++++ Data shown
==> src/rtl/board_ownership.sv <==
// Drop-token board: tracks which player owns each cell, whose turn it is,
// and accepts or refuses one confirmed move per rising confirm edge.
module board_ownership #(
  parameter int ROWS    = 6,
  parameter int COLS    = 7,
  parameter int PLAYERS = 2,
  localparam int OW = $clog2(PLAYERS + 1),
  localparam int PW = (PLAYERS > 2) ? $clog2(PLAYERS) : 1,
  localparam int CW = $clog2(ROWS * COLS + 1),
  localparam int RW = $clog2(ROWS),
  localparam int LW = $clog2(COLS)
) (
  input  logic                                 clock,
  input  logic                                 reset,
  input  logic                                 new_game,
  input  logic [PLAYERS-1:0][COLS-1:0]         player_sel,
  input  logic [PLAYERS-1:0]                   player_confirm,
  output logic [ROWS-1:0][COLS-1:0][OW-1:0]    tokens,
  output logic [PW-1:0]                        current_player,
  output logic                                 move_accepted,
  output logic                                 move_rejected,
  output logic [RW-1:0]                        last_row,
  output logic [LW-1:0]                        last_col,
  output logic [CW-1:0]                        move_count,
  output logic                                 board_full
);

  localparam logic [CW-1:0] CELLS     = CW'(ROWS * COLS);
  localparam logic [PW-1:0] LAST_PLYR = PW'(PLAYERS - 1);

  typedef enum logic {PLAY, FULL} state_t;

  state_t                    state_reg, state_next;
  logic [PLAYERS-1:0]        confirm_reg;
  logic [PLAYERS-1:0]        confirm_event;
  logic [PW-1:0]             current_player_reg;
  logic [CW-1:0]             move_count_reg;
  logic [RW-1:0]             last_row_reg;
  logic [LW-1:0]             last_col_reg;
  logic                      accepted_reg;
  logic                      rejected_reg;

  logic                      act;
  logic [COLS-1:0]           sel;
  logic [COLS-1:0]           col_open;
  logic [COLS-1:0][RW-1:0]   drop_row;
  logic [LW-1:0]             sel_col;
  logic                      move_ok;
  logic                      commit;
  logic                      refuse;
  logic [PW-1:0]             player_next;

  assign confirm_event = player_confirm & ~confirm_reg;
  assign act           = confirm_event[current_player_reg];
  assign sel           = player_sel[current_player_reg];
  assign board_full    = (move_count_reg == CELLS);

  // Tokens stack from the bottom, so a column has room iff its top cell is empty.
  genvar gi, gj;
  generate
    for (gj = 0; gj < COLS; gj++) begin : g_col
      logic [RW-1:0] drop_row_c;

      assign col_open[gj] = (tokens[0][gj] == '0);

      always_comb begin
        drop_row_c = '0;
        for (int r = 0; r < ROWS; r++) begin
          if (tokens[r][gj] == '0) begin
            drop_row_c = RW'(r);
          end
        end
      end

      assign drop_row[gj] = drop_row_c;
    end
  endgenerate

  always_comb begin
    sel_col = '0;
    for (int c = 0; c < COLS; c++) begin
      if (sel[c]) begin
        sel_col = LW'(c);
      end
    end
  end

  assign move_ok     = $onehot(sel) && ((sel & col_open) != '0) && !board_full;
  assign player_next = (current_player_reg == LAST_PLYR) ? '0
                                                         : current_player_reg + PW'(1);

  // Next-state and move decision; new_game overrides any confirm at the same edge.
  always_comb begin
    state_next = state_reg;
    commit     = 1'b0;
    refuse     = 1'b0;
    case (state_reg)
      PLAY: begin
        if (act) begin
          if (move_ok) begin
            commit = 1'b1;
            if (move_count_reg == CELLS - CW'(1)) begin
              state_next = FULL;
            end
          end else begin
            refuse = 1'b1;
          end
        end
      end
      FULL: begin
        if (act) begin
          refuse = 1'b1;
        end
      end
      default: state_next = PLAY;
    endcase
    if (new_game) begin
      state_next = PLAY;
      commit     = 1'b0;
      refuse     = 1'b0;
    end
  end

  always_ff @(posedge clock) begin
    if (reset) begin
      state_reg <= PLAY;
    end else begin
      state_reg <= state_next;
    end
  end

  always_ff @(posedge clock) begin
    if (reset) begin
      confirm_reg        <= '0;
      current_player_reg <= '0;
      move_count_reg     <= '0;
      last_row_reg       <= '0;
      last_col_reg       <= '0;
      accepted_reg       <= 1'b0;
      rejected_reg       <= 1'b0;
    end else begin
      confirm_reg  <= player_confirm;
      accepted_reg <= commit;
      rejected_reg <= refuse;
      if (new_game) begin
        current_player_reg <= '0;
        move_count_reg     <= '0;
        last_row_reg       <= '0;
        last_col_reg       <= '0;
      end else if (commit) begin
        current_player_reg <= player_next;
        move_count_reg     <= move_count_reg + CW'(1);
        last_row_reg       <= drop_row[sel_col];
        last_col_reg       <= sel_col;
      end
    end
  end

  // One register per cell; only the landing cell of a committed move is written.
  generate
    for (gi = 0; gi < ROWS; gi++) begin : g_row
      for (gj = 0; gj < COLS; gj++) begin : g_cell
        logic [OW-1:0] cell_reg;

        always_ff @(posedge clock) begin
          if (reset || new_game) begin
            cell_reg <= '0;
          end else if (commit && sel[gj] && (drop_row[gj] == RW'(gi))) begin
            cell_reg <= OW'(current_player_reg) + OW'(1);
          end
        end

        assign tokens[gi][gj] = cell_reg;
      end
    end
  endgenerate

  assign current_player = current_player_reg;
  assign move_accepted  = accepted_reg;
  assign move_rejected  = rejected_reg;
  assign last_row       = last_row_reg;
  assign last_col       = last_col_reg;
  assign move_count     = move_count_reg;

endmodule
++++++++
§ **Task directions**: The reply should consist of one number: how many lines of the material contain the word "output".

§ **Answer to this task**: 8